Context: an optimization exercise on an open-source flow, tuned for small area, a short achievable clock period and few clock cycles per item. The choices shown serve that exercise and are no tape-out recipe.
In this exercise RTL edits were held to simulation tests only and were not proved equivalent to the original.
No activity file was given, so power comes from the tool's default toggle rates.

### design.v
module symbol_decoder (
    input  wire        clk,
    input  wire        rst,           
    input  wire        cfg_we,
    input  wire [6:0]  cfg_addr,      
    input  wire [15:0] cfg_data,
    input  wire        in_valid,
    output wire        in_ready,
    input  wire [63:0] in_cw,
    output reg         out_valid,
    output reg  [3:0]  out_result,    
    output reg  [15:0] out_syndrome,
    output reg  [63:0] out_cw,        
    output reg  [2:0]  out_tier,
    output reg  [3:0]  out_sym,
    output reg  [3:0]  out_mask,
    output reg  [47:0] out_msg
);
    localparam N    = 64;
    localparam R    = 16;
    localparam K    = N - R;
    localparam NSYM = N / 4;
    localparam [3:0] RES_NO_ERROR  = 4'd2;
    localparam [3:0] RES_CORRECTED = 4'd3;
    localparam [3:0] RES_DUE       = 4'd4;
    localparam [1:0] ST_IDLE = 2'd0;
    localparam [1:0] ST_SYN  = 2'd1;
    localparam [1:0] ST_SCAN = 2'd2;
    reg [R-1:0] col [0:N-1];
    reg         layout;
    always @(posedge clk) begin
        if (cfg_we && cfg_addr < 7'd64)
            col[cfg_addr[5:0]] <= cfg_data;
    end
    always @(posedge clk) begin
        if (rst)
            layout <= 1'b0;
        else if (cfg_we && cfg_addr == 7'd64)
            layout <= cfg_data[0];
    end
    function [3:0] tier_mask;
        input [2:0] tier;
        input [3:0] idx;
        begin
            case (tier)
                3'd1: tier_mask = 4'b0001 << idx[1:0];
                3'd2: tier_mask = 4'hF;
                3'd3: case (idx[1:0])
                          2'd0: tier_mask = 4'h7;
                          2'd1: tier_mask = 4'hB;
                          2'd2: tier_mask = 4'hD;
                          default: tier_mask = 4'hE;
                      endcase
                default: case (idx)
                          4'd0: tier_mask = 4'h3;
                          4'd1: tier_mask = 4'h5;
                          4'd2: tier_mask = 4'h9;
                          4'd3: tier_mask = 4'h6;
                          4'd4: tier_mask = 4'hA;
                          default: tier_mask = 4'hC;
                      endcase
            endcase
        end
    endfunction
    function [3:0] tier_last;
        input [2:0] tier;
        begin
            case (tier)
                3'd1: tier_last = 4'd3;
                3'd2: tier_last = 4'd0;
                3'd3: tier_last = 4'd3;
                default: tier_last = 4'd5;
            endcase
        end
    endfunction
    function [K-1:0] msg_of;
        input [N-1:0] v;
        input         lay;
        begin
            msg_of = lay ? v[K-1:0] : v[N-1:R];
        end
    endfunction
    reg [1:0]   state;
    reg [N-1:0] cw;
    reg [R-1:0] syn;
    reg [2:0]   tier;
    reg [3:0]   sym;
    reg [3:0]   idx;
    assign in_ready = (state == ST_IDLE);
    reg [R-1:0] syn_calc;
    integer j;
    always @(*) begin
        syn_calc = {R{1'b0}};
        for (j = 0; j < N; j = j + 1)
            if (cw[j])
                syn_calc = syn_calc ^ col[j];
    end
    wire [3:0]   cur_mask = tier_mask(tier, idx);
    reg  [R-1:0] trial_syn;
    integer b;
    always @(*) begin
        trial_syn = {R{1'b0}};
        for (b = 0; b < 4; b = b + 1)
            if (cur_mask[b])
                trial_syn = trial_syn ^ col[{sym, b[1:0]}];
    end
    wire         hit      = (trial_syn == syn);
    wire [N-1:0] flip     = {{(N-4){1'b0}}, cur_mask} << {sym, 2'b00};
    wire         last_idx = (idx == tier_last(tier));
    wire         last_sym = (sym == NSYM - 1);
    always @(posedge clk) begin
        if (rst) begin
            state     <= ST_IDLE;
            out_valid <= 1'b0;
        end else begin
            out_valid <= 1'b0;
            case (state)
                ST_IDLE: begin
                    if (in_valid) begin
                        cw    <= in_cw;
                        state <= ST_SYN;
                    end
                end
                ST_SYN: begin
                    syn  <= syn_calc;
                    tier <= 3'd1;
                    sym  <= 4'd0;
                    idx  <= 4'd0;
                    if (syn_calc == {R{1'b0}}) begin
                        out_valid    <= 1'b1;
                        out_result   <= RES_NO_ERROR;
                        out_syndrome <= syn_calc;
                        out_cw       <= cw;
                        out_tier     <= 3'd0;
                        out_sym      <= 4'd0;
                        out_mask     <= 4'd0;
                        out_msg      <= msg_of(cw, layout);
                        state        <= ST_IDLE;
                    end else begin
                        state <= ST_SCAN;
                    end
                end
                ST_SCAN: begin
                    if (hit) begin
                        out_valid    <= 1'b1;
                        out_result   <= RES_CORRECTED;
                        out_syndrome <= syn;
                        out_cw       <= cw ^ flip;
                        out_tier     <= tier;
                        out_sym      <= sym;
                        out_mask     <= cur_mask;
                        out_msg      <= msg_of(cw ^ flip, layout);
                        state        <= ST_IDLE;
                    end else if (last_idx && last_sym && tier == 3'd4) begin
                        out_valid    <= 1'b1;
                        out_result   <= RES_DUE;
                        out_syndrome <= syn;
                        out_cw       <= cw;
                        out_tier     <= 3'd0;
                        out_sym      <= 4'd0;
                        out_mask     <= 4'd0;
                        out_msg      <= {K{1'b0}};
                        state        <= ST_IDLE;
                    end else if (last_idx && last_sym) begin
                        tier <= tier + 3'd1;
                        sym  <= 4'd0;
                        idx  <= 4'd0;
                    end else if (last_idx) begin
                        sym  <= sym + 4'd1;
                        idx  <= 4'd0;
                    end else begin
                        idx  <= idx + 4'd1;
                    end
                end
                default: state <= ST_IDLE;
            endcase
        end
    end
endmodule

## EXERCISE DETAILS
Leave out every line after the one with "2'd1: tier_mask = 4'hB;". Reproduce the material above exactly from its first line through that line.

## YOUR SOLUTION
Context: an optimization exercise on an open-source flow, tuned for small area, a short achievable clock period and few clock cycles per item. The choices shown serve that exercise and are no tape-out recipe.
In this exercise RTL edits were held to simulation tests only and were not proved equivalent to the original.
No activity file was given, so power comes from the tool's default toggle rates.

### design.v
module symbol_decoder (
    input  wire        clk,
    input  wire        rst,           
    input  wire        cfg_we,
    input  wire [6:0]  cfg_addr,      
    input  wire [15:0] cfg_data,
    input  wire        in_valid,
    output wire        in_ready,
    input  wire [63:0] in_cw,
    output reg         out_valid,
    output reg  [3:0]  out_result,    
    output reg  [15:0] out_syndrome,
    output reg  [63:0] out_cw,        
    output reg  [2:0]  out_tier,
    output reg  [3:0]  out_sym,
    output reg  [3:0]  out_mask,
    output reg  [47:0] out_msg
);
    localparam N    = 64;
    localparam R    = 16;
    localparam K    = N - R;
    localparam NSYM = N / 4;
    localparam [3:0] RES_NO_ERROR  = 4'd2;
    localparam [3:0] RES_CORRECTED = 4'd3;
    localparam [3:0] RES_DUE       = 4'd4;
    localparam [1:0] ST_IDLE = 2'd0;
    localparam [1:0] ST_SYN  = 2'd1;
    localparam [1:0] ST_SCAN = 2'd2;
    reg [R-1:0] col [0:N-1];
    reg         layout;
    always @(posedge clk) begin
        if (cfg_we && cfg_addr < 7'd64)
            col[cfg_addr[5:0]] <= cfg_data;
    end
    always @(posedge clk) begin
        if (rst)
            layout <= 1'b0;
        else if (cfg_we && cfg_addr == 7'd64)
            layout <= cfg_data[0];
    end
    function [3:0] tier_mask;
        input [2:0] tier;
        input [3:0] idx;
        begin
            case (tier)
                3'd1: tier_mask = 4'b0001 << idx[1:0];
                3'd2: tier_mask = 4'hF;
                3'd3: case (idx[1:0])
                          2'd0: tier_mask = 4'h7;
                          2'd1: tier_mask = 4'hB;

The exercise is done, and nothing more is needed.